===== Study material

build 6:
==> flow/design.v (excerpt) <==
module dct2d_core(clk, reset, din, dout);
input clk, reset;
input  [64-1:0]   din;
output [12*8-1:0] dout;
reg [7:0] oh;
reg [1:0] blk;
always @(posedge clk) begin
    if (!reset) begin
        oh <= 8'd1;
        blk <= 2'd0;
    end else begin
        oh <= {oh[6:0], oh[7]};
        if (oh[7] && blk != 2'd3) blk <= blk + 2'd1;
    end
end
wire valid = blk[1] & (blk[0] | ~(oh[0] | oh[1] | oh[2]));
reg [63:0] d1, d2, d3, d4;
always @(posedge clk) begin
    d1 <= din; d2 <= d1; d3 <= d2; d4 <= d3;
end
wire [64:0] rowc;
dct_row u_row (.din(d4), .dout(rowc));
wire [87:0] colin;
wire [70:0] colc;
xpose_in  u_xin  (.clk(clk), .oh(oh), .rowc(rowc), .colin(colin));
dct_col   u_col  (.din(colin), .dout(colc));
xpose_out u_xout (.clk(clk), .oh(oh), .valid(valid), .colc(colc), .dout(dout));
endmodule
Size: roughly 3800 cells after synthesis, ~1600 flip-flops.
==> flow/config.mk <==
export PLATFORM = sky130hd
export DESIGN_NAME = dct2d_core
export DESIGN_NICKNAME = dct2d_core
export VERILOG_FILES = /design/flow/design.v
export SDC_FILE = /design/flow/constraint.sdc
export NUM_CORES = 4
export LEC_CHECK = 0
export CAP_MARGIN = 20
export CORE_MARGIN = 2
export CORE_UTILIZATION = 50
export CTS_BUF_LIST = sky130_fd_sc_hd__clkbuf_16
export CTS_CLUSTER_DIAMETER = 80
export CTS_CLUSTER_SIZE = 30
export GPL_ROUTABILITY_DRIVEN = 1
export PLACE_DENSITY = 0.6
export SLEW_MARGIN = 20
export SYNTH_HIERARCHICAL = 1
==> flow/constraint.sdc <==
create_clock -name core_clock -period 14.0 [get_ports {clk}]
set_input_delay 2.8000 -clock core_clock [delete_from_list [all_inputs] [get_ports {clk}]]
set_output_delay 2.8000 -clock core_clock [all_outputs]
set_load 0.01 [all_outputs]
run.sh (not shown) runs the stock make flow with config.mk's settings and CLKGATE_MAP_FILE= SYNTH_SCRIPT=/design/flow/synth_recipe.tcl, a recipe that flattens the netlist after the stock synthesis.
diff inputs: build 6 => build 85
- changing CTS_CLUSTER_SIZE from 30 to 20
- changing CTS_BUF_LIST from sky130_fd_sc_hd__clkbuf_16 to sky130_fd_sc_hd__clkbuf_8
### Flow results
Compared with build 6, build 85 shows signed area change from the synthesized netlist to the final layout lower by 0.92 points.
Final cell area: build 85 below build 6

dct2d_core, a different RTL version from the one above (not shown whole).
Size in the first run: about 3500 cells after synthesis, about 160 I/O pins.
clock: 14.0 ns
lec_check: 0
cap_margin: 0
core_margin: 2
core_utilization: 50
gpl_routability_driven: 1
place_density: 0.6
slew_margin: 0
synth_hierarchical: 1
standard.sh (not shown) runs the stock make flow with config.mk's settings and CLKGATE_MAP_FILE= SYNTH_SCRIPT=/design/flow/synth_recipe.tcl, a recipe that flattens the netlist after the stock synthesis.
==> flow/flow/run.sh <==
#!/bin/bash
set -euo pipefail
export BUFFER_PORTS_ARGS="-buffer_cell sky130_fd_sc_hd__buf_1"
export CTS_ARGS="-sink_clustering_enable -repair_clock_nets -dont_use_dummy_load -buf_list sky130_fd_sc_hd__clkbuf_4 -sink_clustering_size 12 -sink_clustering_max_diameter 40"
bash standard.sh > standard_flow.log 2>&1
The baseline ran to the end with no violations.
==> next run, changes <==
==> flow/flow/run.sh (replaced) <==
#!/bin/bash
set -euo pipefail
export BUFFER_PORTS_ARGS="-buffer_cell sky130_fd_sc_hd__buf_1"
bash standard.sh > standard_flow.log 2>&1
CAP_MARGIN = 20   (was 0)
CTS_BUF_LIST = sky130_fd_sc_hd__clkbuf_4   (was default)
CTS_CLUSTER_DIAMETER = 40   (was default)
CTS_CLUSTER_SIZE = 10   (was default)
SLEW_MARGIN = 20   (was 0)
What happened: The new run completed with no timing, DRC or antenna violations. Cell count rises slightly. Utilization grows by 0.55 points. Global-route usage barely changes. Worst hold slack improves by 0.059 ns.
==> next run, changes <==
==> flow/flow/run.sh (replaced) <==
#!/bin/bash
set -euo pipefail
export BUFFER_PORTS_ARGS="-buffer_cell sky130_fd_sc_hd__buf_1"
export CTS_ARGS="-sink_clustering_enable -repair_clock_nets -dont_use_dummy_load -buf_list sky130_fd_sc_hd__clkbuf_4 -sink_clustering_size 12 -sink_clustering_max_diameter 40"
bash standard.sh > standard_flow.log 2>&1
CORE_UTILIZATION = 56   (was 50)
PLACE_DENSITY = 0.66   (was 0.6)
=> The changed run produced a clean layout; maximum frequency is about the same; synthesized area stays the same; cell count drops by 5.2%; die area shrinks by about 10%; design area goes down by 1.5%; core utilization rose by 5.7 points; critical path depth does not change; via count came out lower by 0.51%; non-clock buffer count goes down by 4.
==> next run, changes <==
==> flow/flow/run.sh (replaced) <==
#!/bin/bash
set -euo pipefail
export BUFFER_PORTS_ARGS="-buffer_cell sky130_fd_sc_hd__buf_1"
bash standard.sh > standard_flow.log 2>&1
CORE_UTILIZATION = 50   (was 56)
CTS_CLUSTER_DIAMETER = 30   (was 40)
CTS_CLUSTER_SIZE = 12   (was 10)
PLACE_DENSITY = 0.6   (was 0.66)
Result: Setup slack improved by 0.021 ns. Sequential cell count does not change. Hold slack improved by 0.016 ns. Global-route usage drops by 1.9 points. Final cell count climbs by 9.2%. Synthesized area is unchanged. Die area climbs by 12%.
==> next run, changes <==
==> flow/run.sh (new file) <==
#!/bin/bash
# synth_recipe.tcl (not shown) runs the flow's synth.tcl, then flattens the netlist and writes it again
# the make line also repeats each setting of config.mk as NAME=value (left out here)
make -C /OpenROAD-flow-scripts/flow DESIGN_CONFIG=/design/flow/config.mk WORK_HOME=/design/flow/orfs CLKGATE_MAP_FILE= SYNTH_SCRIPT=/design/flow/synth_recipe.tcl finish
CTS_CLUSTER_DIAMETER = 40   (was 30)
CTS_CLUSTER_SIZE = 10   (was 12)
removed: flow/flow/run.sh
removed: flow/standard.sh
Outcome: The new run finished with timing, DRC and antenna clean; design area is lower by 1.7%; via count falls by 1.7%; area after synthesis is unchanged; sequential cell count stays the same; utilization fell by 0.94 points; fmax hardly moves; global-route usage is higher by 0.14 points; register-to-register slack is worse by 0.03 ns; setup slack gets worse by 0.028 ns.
This is an optimization exercise on Yosys and OpenROAD, whose aim is small area, not a production implementation.
In this exercise RTL edits were held to simulation tests only and were not proved equivalent to the original.
The flow treats the clock pin as an ideal source. Dropping or thinning the clock tree relies on that and would not hold on a real chip.

## v6
==> flow/design.v <==
`timescale 1ns / 1ps
module pulseDriver (
    input  wire [8:0] angle,
    input  wire       clk, rst_n,
    output reg        pulse
    );
    reg [6:0] r;
    reg [2:0] t;
    reg [8:0] k;
    reg       en;     
    reg       fire;   
    wire clr   = fire | ~rst_n;
    wire rwrap = r[6] & r[5] & r[1] & r[0];    
    wire twrap = t[2] & t[1];                  
    wire tinc  = en & rwrap;
    wire kinc  = tinc & twrap;
    wire [7:0] cr;
    wire [9:0] ck;
    wire [9:0] ge;
    assign cr[0] = en;
    assign ck[0] = kinc;
    assign ge[0] = 1'b0;
    wire [6:0] r_n = (clr | tinc) ? 7'd0 : r ^ cr[6:0];
    wire [2:0] t_n = clr ? 3'd3 : ~tinc ? t :
                     twrap ? 3'd0 : {t[2] ^ (t[1] & t[0]), t[1] ^ t[0], ~t[0]};
    wire [8:0] kk  = k ^ ck[8:0];               
    wire [8:0] k_n = clr ? 9'd440 : kk;
    genvar i;
    generate
        for (i = 0; i < 7; i = i + 1) begin : rc
            assign cr[i+1] = cr[i] & r[i];
        end
        for (i = 0; i < 9; i = i + 1) begin : kc
            assign ck[i+1] = ck[i] & k[i];
            assign ge[i+1] = (angle[i] & ~kk[i]) | ((angle[i] | ~kk[i]) & ge[i]);
        end
    endgenerate
    wire inr = ~angle[8] | (~angle[7] & ~angle[6] & ~angle[5] &
                            ~(angle[4] & angle[3] & angle[2] & angle[1]));   
    wire neg = kk[8] & kk[7];
    always @(posedge clk) begin
        r    <= r_n;
        t    <= t_n;
        k    <= k_n;
        en   <= rst_n & inr;
        fire <= ~clr & inr & ~neg & ~ge[9];
    end
    always @(posedge clk, negedge rst_n)
        if (~rst_n)
            pulse <= 1'b0;
        else
            pulse <= en & (pulse ^ fire);
endmodule
From an optimization exercise on the open Yosys and OpenROAD flow, aimed at small area, a short achievable clock period and few clock cycles; shortcuts taken in it are not production practice.
Where RTL was checked, it was by simulation tests only, not by an equivalence proof against the original.

==> inputs of v14 <==
==> flow/design.v <==
module shiftregbit(clk,reset,b,valid,out);
   input logic clk;
   input logic reset;
   input logic b;
   input logic valid;
   parameter W = 32;
   output logic [W-1:0] out;
   always_ff@(posedge clk)
     begin
	if(reset)
	  out <= 'd0;
	else if(valid)
	  out <= {out[W-2:0], b};
     end
endmodule
module divider(clk,
	       reset,
	       srcA,
	       srcB,
	       rob_ptr_in,
	       prf_ptr_in,
	       is_signed_div,
	       is_rem,
	       start_div,
	       y,
	       rob_ptr_out,
	       prf_ptr_out,
	       ready,
	       complete
	       );
   input logic clk;
   input logic reset;
   input logic [31:0] srcA;
   input logic [31:0] srcB;
   input logic [5-1:0] rob_ptr_in;
   input logic [6-1:0] prf_ptr_in;
   input logic 	      is_signed_div;
   input logic 	      is_rem;
   input logic 	      start_div;
   output logic [63:0] y;
   output logic [5-1:0] rob_ptr_out;
   output logic [6-1:0] prf_ptr_out;
   output logic        ready;
   output logic        complete;
   localparam logic [2:0] IDLE = 3'd0,
			  N1   = 3'd1,
			  N2   = 3'd2,
			  ITER = 3'd3,
			  FIX  = 3'd4,
			  DONE = 3'd5;
   logic [2:0] r_state, n_state;
   logic [31:0] r_R, n_R;    
   logic [32:0] r_D, n_D;    
   logic [31:0] r_Q, n_Q;    
   logic [4:0] 	r_cnt, n_cnt;  
   logic 	r_triv, n_triv;  
   logic 	r_bz, n_bz;      
   logic 	r_sa, n_sa, r_sb, n_sb, r_is_rem, n_is_rem;
   logic [5-1:0] r_rob_ptr, n_rob_ptr;
   logic [6-1:0] r_prf_ptr, n_prf_ptr;
   function automatic [5:0] lzc32(input [31:0] x);
      logic [15:0] z1; logic [15:0] c1;
      logic [7:0]  z2; logic [15:0] c2;
      logic [3:0]  z3; logic [11:0] c3;
      logic [1:0]  z4; logic [7:0]  c4;
      logic [4:0]  c5;
      integer i;
      begin
	 for (i = 0; i < 16; i = i + 1)
	   begin
	      z1[i] = !(x[2*i+1] | x[2*i]);
	      c1[i] = !x[2*i+1];
	   end
	 for (i = 0; i < 8; i = i + 1)
	   begin
	      z2[i] = z1[2*i+1] & z1[2*i];
	      c2[2*i +: 2] = z1[2*i+1] ? {1'b1, c1[2*i]} : {1'b0, c1[2*i+1]};
	   end
	 for (i = 0; i < 4; i = i + 1)
	   begin
	      z3[i] = z2[2*i+1] & z2[2*i];
	      c3[3*i +: 3] = z2[2*i+1] ? {1'b1, c2[4*i +: 2]} : {1'b0, c2[4*i+2 +: 2]};
	   end
	 for (i = 0; i < 2; i = i + 1)
	   begin
	      z4[i] = z3[2*i+1] & z3[2*i];
	      c4[4*i +: 4] = z3[2*i+1] ? {1'b1, c3[6*i +: 3]} : {1'b0, c3[6*i+3 +: 3]};
	   end
	 c5 = z4[1] ? {1'b1, c4[3:0]} : {1'b0, c4[7:4]};
	 lzc32 = (z4[1] & z4[0]) ? 6'd32 : {1'b0, c5};
      end
   endfunction
   function automatic [31:0] neg32(input [31:0] x, input c);
      logic [31:0] p;
      integer l, i;
      begin
	 p = x;
	 for (l = 0; l < 5; l = l + 1)
	   for (i = 0; i < 32; i = i + 1)
	     if (i[l])
	       p[i] = p[i] | p[((i >> (l+1)) << (l+1)) + (1 << l) - 1];
	 neg32 = x ^ ({p[30:0], 1'b0} & {32{c}});
      end
   endfunction
   function automatic [32:0] shl33(input [32:0] x, input [4:0] n, input f);
      integer l;
      begin
	 for (l = 0; l < 5; l = l + 1)
	   if (n[l])
	     x = (x << (1 << l)) | ~({33{1'b1}} << (1 << l)) & {33{f}};
	 shl33 = x;
      end
   endfunction
   logic 	idle, accept, negq;
   logic 	t_sa, t_sb;
   logic [6:0] 	t_k;
   logic [34:0] t_sum;
   logic 	t_n1;
   logic [31:0] t_neg;
   logic [33:0] t_diff;
   logic 	t_ge;
   always_ff@(posedge clk)
     begin
	if(reset)
	  r_state <= IDLE;
	else
	  r_state <= n_state;
	r_R <= n_R;
	r_D <= n_D;
	r_Q <= n_Q;
	r_cnt <= n_cnt;
	r_triv <= n_triv;
	r_bz <= n_bz;
	r_sa <= n_sa;
	r_sb <= n_sb;
	r_is_rem <= n_is_rem;
	r_rob_ptr <= n_rob_ptr;
	r_prf_ptr <= n_prf_ptr;
     end
   assign t_n1 = (r_state == N1) & r_sa;
   assign t_neg = neg32(r_R ^ {32{t_n1}}, t_n1 | (r_state == N2) | (r_state == FIX));
   always_comb
     begin
	negq = r_sa ^ r_sb;
	complete = (r_state == DONE) | ((r_state == N2) & r_triv & !r_sa);
	idle = (r_state == IDLE) | complete;
	ready = idle & !start_div;
	accept = idle & start_div;
	y = {r_R, r_is_rem ? r_R : r_Q};
	rob_ptr_out = r_rob_ptr;
	prf_ptr_out = r_prf_ptr;
	t_sa = is_signed_div & srcA[31];
	t_sb = is_signed_div & srcB[31];
	t_k = {1'b0, lzc32(r_D[31:0])} - {1'b0, lzc32(r_sa ? {r_R[30:0], 1'b1} : r_R)};
	t_sum = {2'd0, r_R, 1'b1} + {1'b1, ~r_D, !r_sb};
	t_diff = t_sum[34:1];
	t_ge = !t_diff[33];
	n_state = r_state;
	n_R = r_R;
	n_D = r_D;
	n_Q = r_Q;
	n_cnt = r_cnt;
	n_triv = r_triv;
	n_bz = r_bz;
	n_sa = r_sa;
	n_sb = r_sb;
	n_is_rem = r_is_rem;
	n_rob_ptr = r_rob_ptr;
	n_prf_ptr = r_prf_ptr;
	case (r_state)
	  N1:
	    begin
	       n_R = t_neg;
	       n_cnt = t_k[5] ? 5'd31 : t_k[4:0];
	       n_triv = r_bz | t_k[6];
	       n_Q = r_bz ? {{31{!r_sa}}, 1'b1} : 32'd0;
	       n_state = N2;
	    end
	  N2:
	    begin
	       if (r_triv)
		 begin
		    n_R = t_neg;
		    n_state = r_sa ? DONE : IDLE;
		 end
	       else
		 begin
		    n_D = shl33(r_D, r_cnt, r_sb);
		    if (!t_ge)
		      n_state = r_sa ? FIX : DONE;
		    else
		      begin
			 n_Q = {32{negq}};
			 if (negq)
			   n_R = t_diff[31:0];
			 n_state = ITER;
		      end
		 end
	    end
	  ITER:
	    begin
	       if (t_ge)
		 n_R = t_diff[31:0];
	       n_Q = {r_Q[30:0], t_ge ^ negq};
	       n_D = r_D >> 1;
	       n_cnt = r_cnt - 5'd1;
	       if (r_cnt == 5'd0)
		 n_state = r_sa ? FIX : DONE;
	    end
	  FIX:
	    begin
	       n_R = t_neg;
	       n_state = DONE;
	    end
	  DONE:
	    n_state = IDLE;
	  default:
	    begin
	    end
	endcase
	if (accept)
	  begin
	     n_state = N1;
	     n_R = srcA ^ {32{t_sa}};
	     n_D = {1'd0, srcB ^ {32{t_sb}}};
	     n_bz = (srcB == 32'd0);
	     n_sa = t_sa;
	     n_sb = t_sb;
	     n_is_rem = is_rem;
	     n_rob_ptr = rob_ptr_in;
	     n_prf_ptr = prf_ptr_in;
	  end
     end
endmodule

==========

## Directions for this task:
Set down, from the entries above, exactly the lines from the one with "export DESIGN_NICKNAME = dct2d_core" up to and including the one with "- changing CTS_CLUSTER_SIZE from 30 to 20", and no other lines.

## Solution for this task:
export DESIGN_NICKNAME = dct2d_core
export VERILOG_FILES = /design/flow/design.v
export SDC_FILE = /design/flow/constraint.sdc
export NUM_CORES = 4
export LEC_CHECK = 0
export CAP_MARGIN = 20
export CORE_MARGIN = 2
export CORE_UTILIZATION = 50
export CTS_BUF_LIST = sky130_fd_sc_hd__clkbuf_16
export CTS_CLUSTER_DIAMETER = 80
export CTS_CLUSTER_SIZE = 30
export GPL_ROUTABILITY_DRIVEN = 1
export PLACE_DENSITY = 0.6
export SLEW_MARGIN = 20
export SYNTH_HIERARCHICAL = 1
==> flow/constraint.sdc <==
create_clock -name core_clock -period 14.0 [get_ports {clk}]
set_input_delay 2.8000 -clock core_clock [delete_from_list [all_inputs] [get_ports {clk}]]
set_output_delay 2.8000 -clock core_clock [all_outputs]
set_load 0.01 [all_outputs]
run.sh (not shown) runs the stock make flow with config.mk's settings and CLKGATE_MAP_FILE= SYNTH_SCRIPT=/design/flow/synth_recipe.tcl, a recipe that flattens the netlist after the stock synthesis.
diff inputs: build 6 => build 85
- changing CTS_CLUSTER_SIZE from 30 to 20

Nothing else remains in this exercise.